## What this task involves:
From the data below, copy out every line in which the word "flip" occurs.

## Records provided:
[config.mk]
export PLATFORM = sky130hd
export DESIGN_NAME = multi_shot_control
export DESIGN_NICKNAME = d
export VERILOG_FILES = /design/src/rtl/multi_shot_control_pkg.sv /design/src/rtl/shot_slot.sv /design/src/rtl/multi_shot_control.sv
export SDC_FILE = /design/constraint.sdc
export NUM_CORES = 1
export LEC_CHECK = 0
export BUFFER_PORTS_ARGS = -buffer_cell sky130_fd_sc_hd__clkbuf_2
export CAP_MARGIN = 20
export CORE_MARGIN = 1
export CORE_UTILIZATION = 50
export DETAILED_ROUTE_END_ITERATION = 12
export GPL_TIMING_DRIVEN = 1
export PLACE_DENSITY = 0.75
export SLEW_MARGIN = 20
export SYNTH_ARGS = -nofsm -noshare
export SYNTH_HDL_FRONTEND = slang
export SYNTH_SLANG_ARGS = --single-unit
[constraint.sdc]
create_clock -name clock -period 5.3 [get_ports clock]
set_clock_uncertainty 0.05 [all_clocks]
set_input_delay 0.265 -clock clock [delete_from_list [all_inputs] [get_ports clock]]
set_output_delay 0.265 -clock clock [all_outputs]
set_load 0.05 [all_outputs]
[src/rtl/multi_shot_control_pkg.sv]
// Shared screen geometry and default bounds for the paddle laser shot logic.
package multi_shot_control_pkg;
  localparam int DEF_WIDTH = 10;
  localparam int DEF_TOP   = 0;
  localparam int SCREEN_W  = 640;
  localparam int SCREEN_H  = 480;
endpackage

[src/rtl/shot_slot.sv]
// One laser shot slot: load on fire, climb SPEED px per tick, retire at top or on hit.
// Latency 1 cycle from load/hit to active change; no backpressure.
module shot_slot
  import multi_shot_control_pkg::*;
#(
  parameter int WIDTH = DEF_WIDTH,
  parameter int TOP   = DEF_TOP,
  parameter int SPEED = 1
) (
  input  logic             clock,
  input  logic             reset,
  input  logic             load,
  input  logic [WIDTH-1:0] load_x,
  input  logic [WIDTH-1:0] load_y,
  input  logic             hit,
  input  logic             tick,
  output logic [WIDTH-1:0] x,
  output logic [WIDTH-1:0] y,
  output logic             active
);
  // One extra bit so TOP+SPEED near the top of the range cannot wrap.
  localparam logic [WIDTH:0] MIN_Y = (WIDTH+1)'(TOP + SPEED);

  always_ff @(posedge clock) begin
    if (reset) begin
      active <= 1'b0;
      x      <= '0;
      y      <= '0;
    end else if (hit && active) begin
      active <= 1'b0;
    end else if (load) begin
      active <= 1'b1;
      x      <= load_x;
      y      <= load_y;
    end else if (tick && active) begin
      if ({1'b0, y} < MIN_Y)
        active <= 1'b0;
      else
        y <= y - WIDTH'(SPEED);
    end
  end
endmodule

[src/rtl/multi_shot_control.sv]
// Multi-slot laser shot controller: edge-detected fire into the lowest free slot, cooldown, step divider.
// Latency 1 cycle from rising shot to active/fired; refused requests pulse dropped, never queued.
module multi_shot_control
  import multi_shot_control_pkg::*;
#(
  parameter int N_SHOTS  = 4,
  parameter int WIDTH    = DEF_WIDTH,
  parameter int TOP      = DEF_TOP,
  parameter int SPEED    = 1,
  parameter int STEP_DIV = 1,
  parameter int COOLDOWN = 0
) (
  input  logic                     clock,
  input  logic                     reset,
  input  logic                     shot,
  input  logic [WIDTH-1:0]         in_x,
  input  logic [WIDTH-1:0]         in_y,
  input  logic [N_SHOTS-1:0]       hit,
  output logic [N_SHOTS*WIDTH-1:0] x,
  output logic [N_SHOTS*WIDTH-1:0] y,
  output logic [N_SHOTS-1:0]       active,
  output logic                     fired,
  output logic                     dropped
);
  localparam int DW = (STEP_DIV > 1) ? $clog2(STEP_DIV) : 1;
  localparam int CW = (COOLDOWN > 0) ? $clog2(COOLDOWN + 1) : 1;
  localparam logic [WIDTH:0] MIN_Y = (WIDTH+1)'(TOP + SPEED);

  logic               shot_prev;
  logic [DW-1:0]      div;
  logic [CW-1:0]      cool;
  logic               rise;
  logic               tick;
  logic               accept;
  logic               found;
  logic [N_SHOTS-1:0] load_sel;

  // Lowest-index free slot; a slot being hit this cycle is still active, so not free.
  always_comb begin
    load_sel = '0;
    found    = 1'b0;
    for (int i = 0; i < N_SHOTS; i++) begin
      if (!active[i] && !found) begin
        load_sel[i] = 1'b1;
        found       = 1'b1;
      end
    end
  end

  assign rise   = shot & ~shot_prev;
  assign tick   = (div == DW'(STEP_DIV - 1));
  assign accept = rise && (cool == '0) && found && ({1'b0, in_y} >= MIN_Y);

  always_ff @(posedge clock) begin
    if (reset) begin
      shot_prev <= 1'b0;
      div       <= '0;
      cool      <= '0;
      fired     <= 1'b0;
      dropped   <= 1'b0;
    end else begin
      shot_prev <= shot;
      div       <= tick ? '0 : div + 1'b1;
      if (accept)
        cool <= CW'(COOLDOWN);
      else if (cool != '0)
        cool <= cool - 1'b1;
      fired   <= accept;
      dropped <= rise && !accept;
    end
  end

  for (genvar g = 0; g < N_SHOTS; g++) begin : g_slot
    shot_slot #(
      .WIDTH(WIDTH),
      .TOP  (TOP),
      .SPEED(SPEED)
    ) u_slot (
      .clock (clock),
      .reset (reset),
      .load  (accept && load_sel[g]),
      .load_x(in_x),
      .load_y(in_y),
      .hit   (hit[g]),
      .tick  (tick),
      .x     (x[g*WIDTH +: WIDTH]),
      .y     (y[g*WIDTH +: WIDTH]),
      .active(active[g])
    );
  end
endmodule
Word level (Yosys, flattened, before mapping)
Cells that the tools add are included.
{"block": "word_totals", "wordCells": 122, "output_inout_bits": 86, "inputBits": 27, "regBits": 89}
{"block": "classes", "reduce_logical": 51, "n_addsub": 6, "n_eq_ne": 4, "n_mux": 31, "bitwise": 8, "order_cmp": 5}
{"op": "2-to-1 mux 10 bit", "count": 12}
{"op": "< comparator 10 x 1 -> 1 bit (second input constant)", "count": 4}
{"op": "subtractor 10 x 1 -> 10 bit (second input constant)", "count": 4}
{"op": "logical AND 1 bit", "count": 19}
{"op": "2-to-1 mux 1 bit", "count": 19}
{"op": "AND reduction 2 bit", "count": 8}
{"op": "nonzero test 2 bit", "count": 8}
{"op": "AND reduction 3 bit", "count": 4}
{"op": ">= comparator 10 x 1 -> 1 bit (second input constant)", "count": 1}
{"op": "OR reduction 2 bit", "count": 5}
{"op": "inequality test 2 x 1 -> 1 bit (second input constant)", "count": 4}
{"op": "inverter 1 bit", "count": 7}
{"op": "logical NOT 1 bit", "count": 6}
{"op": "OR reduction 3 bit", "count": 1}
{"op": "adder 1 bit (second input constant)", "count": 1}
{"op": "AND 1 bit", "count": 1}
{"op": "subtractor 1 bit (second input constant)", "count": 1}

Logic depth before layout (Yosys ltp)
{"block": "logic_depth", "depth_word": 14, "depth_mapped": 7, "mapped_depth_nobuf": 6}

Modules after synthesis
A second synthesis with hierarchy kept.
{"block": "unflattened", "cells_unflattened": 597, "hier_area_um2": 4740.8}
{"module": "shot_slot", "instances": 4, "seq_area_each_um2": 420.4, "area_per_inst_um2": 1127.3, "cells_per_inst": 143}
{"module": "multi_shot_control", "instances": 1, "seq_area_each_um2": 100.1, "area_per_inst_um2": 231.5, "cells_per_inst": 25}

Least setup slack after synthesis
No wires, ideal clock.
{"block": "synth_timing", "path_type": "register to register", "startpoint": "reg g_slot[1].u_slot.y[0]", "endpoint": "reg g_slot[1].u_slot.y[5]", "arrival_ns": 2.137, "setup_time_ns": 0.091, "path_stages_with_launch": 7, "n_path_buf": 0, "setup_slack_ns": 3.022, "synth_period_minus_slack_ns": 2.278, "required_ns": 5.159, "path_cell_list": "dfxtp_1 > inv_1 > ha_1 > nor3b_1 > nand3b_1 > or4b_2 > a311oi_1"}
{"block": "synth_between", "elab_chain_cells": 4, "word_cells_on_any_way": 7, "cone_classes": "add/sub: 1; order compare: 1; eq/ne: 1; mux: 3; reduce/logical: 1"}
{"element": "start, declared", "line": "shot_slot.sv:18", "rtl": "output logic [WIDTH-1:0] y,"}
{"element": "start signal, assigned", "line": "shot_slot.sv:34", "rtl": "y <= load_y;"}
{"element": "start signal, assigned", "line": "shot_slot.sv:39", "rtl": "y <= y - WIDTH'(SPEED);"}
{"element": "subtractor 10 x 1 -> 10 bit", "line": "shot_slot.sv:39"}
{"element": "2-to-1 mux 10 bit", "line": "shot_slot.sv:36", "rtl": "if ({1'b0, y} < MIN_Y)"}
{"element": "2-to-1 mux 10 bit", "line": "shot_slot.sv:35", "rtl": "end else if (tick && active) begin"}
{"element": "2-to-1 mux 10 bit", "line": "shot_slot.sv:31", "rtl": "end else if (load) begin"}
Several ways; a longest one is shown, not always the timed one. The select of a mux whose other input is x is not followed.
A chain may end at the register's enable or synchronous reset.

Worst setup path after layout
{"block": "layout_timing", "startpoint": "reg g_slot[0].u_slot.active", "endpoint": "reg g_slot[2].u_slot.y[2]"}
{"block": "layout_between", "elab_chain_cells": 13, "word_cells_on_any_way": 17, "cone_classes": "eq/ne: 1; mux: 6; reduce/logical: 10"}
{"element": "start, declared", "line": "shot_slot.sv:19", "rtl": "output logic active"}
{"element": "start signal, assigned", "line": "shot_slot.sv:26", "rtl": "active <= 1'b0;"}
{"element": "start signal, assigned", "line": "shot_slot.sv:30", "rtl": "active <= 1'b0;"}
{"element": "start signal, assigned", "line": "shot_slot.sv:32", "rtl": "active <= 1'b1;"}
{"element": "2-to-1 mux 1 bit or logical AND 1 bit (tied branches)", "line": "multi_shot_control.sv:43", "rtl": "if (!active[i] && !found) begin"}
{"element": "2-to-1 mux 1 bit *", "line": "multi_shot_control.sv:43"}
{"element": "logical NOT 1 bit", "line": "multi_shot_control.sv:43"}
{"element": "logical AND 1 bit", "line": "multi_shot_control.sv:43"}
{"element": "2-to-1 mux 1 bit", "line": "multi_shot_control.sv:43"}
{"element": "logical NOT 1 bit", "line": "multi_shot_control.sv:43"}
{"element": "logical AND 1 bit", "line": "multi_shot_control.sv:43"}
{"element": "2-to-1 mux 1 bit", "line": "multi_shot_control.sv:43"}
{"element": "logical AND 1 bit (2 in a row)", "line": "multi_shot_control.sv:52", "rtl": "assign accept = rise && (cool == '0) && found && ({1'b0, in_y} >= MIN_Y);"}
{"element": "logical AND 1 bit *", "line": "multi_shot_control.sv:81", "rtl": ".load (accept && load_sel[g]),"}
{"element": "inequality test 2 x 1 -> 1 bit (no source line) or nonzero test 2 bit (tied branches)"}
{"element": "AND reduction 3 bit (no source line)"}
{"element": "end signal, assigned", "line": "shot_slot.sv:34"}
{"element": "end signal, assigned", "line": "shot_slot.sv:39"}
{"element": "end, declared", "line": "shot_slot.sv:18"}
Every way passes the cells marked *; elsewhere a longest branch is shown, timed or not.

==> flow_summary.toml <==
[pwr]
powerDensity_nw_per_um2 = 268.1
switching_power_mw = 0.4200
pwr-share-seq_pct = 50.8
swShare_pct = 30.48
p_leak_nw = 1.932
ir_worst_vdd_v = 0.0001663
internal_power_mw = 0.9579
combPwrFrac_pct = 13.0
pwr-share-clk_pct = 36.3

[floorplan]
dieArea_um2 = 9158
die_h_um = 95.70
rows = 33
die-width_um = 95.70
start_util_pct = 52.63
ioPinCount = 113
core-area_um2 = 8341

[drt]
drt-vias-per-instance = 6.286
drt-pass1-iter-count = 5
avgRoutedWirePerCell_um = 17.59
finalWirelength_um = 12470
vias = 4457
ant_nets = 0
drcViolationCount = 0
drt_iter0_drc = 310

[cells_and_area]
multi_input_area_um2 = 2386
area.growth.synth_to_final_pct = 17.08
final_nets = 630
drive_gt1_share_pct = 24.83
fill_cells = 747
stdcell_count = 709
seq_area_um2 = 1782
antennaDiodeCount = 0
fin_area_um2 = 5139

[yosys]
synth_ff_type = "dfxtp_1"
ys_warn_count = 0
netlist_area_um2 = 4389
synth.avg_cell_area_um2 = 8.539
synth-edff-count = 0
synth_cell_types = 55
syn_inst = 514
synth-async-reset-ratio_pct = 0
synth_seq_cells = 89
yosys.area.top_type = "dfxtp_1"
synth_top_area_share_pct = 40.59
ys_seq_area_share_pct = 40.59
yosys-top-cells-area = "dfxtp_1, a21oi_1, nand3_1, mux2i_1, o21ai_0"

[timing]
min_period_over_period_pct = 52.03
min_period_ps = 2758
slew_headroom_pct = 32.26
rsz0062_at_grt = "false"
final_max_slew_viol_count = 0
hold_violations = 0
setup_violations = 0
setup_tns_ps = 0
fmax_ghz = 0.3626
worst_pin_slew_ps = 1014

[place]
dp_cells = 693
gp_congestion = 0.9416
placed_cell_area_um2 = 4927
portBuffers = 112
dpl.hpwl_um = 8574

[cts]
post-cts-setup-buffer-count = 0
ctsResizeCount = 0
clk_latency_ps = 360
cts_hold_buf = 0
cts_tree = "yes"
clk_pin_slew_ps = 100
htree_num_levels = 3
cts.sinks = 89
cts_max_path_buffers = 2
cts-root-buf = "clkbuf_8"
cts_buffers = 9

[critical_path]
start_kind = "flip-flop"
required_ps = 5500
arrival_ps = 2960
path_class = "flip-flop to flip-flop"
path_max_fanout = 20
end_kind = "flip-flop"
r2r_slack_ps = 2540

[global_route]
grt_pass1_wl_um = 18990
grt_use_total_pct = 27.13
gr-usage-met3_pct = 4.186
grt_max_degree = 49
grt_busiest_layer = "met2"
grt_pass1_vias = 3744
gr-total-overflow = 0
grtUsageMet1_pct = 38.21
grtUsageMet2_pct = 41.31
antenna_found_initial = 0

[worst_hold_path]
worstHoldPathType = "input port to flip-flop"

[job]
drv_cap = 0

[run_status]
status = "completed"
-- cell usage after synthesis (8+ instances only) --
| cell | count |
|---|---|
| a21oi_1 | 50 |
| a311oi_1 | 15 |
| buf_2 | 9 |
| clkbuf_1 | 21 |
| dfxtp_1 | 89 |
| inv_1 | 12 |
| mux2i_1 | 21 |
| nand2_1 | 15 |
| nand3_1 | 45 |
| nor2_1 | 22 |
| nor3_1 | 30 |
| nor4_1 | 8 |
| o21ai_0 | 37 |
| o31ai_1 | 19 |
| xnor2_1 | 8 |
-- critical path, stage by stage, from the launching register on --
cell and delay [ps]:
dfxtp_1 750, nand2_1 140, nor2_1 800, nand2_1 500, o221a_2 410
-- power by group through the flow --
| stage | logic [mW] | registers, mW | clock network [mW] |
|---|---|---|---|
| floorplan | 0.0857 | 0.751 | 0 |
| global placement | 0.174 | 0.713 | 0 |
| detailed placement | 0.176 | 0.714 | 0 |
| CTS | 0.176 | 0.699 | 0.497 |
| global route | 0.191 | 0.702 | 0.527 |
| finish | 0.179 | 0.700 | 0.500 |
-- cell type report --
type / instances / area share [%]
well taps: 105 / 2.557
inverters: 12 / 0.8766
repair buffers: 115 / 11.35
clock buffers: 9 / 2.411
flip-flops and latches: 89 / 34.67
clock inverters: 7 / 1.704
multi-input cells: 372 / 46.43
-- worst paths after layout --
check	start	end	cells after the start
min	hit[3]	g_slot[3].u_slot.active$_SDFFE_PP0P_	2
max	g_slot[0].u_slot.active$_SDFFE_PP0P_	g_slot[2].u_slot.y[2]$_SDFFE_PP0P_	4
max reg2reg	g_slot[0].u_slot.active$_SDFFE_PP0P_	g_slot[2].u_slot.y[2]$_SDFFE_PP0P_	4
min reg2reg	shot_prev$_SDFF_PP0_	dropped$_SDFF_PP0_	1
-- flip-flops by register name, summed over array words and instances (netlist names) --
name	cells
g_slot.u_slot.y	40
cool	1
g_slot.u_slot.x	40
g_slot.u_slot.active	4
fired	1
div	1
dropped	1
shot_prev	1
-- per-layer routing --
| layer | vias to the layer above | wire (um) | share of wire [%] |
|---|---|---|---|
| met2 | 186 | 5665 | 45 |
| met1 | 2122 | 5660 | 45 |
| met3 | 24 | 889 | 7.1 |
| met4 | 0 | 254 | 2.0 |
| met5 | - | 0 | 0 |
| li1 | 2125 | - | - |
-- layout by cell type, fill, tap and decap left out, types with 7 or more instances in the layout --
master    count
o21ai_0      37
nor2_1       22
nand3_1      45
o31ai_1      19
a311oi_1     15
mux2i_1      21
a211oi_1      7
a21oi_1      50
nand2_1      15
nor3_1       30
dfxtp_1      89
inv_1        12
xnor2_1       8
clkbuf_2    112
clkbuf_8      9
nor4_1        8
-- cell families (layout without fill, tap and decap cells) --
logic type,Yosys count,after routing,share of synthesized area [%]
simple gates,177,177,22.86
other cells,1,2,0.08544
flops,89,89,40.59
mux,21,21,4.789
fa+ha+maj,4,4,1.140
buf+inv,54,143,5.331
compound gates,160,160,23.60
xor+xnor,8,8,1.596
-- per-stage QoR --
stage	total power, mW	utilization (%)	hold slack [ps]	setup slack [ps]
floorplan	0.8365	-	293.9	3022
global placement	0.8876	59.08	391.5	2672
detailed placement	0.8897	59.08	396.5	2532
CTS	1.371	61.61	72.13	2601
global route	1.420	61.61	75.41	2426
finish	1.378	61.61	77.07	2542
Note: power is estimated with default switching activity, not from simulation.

## Problem solution:
start_kind = "flip-flop"
path_class = "flip-flop to flip-flop"
end_kind = "flip-flop"
worstHoldPathType = "input port to flip-flop"
flip-flops and latches: 89 / 34.67
-- flip-flops by register name, summed over array words and instances (netlist names) --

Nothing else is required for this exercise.